Capture strategy. Graphs are captured for batch sizes [1, 2, 4, 8, 16, 32, ...]. Capture happens in descending order so the memory pool created for the largest graph is reused by smaller ones.
def capture_cudagraph(self) -> None:
max_bs = self.config['max_num_seqs'] # requires 'max_num_seqs' key in config
batch_sizes = [1, 2, 4, 8] + list(range(16, max_bs + 1, 16))
graph_pool = None
for batch_size in reversed(batch_sizes): # largest first
graph = torch.cuda.CUDAGraph()
set_context(is_prefill=False, ...)
self.model(input_ids[:batch_size]) # warmup run
with torch.cuda.graph(graph, graph_pool):
outputs[:batch_size] = self.model(input_ids[:batch_size])
if graph_pool is None:
graph_pool = graph.pool() # share memory pool
self.graphs[batch_size] = graph
torch.cuda.synchronize()
reset_context()
self.graph_vars = dict(
input_ids=input_ids,
slot_mapping=slot_mapping,
context_lens=context_lens,
block_tables=block_tables,
outputs=outputs,
)
At inference time, run_model finds the smallest captured graph that is at least as large as the current batch, copies inputs into the pre-allocated buffers, and calls graph.replay().
torch.compile and CUDA graphs are complementary: @torch.compile fuses multiple operations into fewer CUDA kernels, while CUDA graphs eliminate the CPU overhead of launching those kernels on every decode step.
allocate_kv_cache
Before capturing graphs, the model runner allocates the entire KV cache as one large tensor and distributes slices to each Attention module.

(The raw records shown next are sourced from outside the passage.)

Source: an optimization exercise on an open RTL-to-GDS flow (aim: small area, a short achievable clock period and few clock cycles per item). Production flows keep margins and buffers that such runs may drop.
The RTL was checked by simulation tests, not by an equivalence proof against the original design.
No activity file was given, so power comes from the tool's default toggle rates.

## section_beat_peak_picker
module section_beat_peak_picker #(
  parameter int SECTION_MAX = 128,
  parameter int SAMPLE_BITS = 16
) (
  input  logic                                   clk,
  input  logic                                   rst,
  input  logic                                   s_tvalid,
  output logic                                   s_tready,
  input  logic [((SAMPLE_BITS + 7) / 8) * 8-1:0] s_tdata,    
  output logic                                   m_tvalid,
  input  logic                                   m_tready,
  output logic [7:0]                             m_tdata,    
  output logic                                   m_tuser,    
  output logic                                   m_tlast,    
  input  logic                                   cfg_valid,
  output logic                                   cfg_ready,
  input  logic [sbpp_pkg::CFG_INDEX_W-1:0]       cfg_index,
  input  logic [sbpp_pkg::CFG_DATA_W-1:0]        cfg_data
);
  logic               in_v;
  logic signed [15:0] in_x;
  logic               cf_v;
  logic [3:0]         cf_i;
  logic [9:0]         cf_d;
  logic               in_v_nx;
  assign in_v_nx   = s_tvalid && s_tready;
  assign cfg_ready = 1'b1;
  always_ff @(posedge clk) begin
    in_x <= s_tdata[15:0];
    cf_i <= cfg_index;
    cf_d <= cfg_data;
    if (rst) begin
      in_v <= 1'b0;
      cf_v <= 1'b0;
    end else begin
      in_v <= in_v_nx;
      cf_v <= cfg_valid;
    end
  end
  logic [7:0] n_r, n_m1, n_m2;
  logic [9:0] k_r;
  logic [7:0] leff;
  logic       wr_len, wr_fac;
  assign wr_len = cf_v && (cf_i == 4'd0);
  assign wr_fac = cf_v && (cf_i == 4'd1);
  always_comb begin
    if (cf_d[7:0] == 8'd0)        leff = 8'd1;
    else if (cf_d[7:0] > 8'd128)  leff = 8'd128;
    else                          leff = cf_d[7:0];
  end
  always_ff @(posedge clk) begin
    if (rst) begin
      n_r  <= 8'd130;
      n_m1 <= 8'd129;
      n_m2 <= 8'd128;
      k_r  <= 10'd256;
    end else begin
      if (wr_len) begin
  ...
export LEC_CHECK = 0
export CAP_MARGIN = 20
export CORE_MARGIN = 2
export CORE_UTILIZATION = 40
export SLEW_MARGIN = 20
create_clock -name core_clock -period 10.5 [get_ports {clk}]
standard.sh (not shown) runs the stock make flow with config.mk's settings and CLKGATE_MAP_FILE= SYNTH_SCRIPT=/design/flow/synth_recipe.tcl, a recipe that flattens the netlist after the stock synthesis.
==> flow/flow/run.sh <==
#!/bin/bash
set -euo pipefail
bash standard.sh SETUP_SLACK_MARGIN=6.5 finish > layout.log 2>&1
Testbench counts at the start, summed over its fixed seeds: cycles 18,446, sections 192.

def allocate_kv_cache(self):
# Determine available GPU memory after model weights
free_mem, _ = torch.cuda.mem_get_info()
available_mem = free_mem * gpu_memory_utilization - peak_overhead
# Each block stores block_size tokens for all layers and KV heads
block_bytes = (
block_size * 2 * num_layers * num_kv_heads * head_dim
* dtype.itemsize
)
num_blocks = int(available_mem // block_bytes)
# Allocate one contiguous tensor for all blocks
kv_cache = torch.zeros(
2, num_layers, num_blocks, block_size, num_kv_heads, head_dim
)
# Distribute slices to each Attention layer
for layer_id, module in enumerate(attention_modules):
module.k_cache = kv_cache[0, layer_id]
module.v_cache = kv_cache[1, layer_id]
When world_size > 1, each rank computes its own num_blocks from local free memory. A dist.all_reduce(MIN) ensures all ranks agree on the most conservative limit, preventing OOM on the most memory-constrained GPU.
Initialization order
class LLMEngine:
def __init__(self, config):
# 1. Spawn worker processes (rank 1 … N)
for i in range(1, world_size):
process = ctx.Process(target=worker_process, args=(config, i, event))
process.start()
# 2. Initialize rank-0 ModelRunner
# → calls dist.init_process_group (collective barrier, blocks until
# all workers have also called it)
# → warmup_model, allocate_kv_cache, capture_cudagraph
self.model_runner = ModelRunner(config, rank=0, event=self.events)
# 3. Initialize Scheduler AFTER ModelRunner returns
# (max_cached_blocks is now set by allocate_kv_cache)
self.scheduler = Scheduler(
max_cached_blocks=config['max_cached_blocks'], ...
)
The scheduler must be created after ModelRunner.__init__ because allocate_kv_cache writes the final max_cached_blocks value into the config dict that the scheduler reads.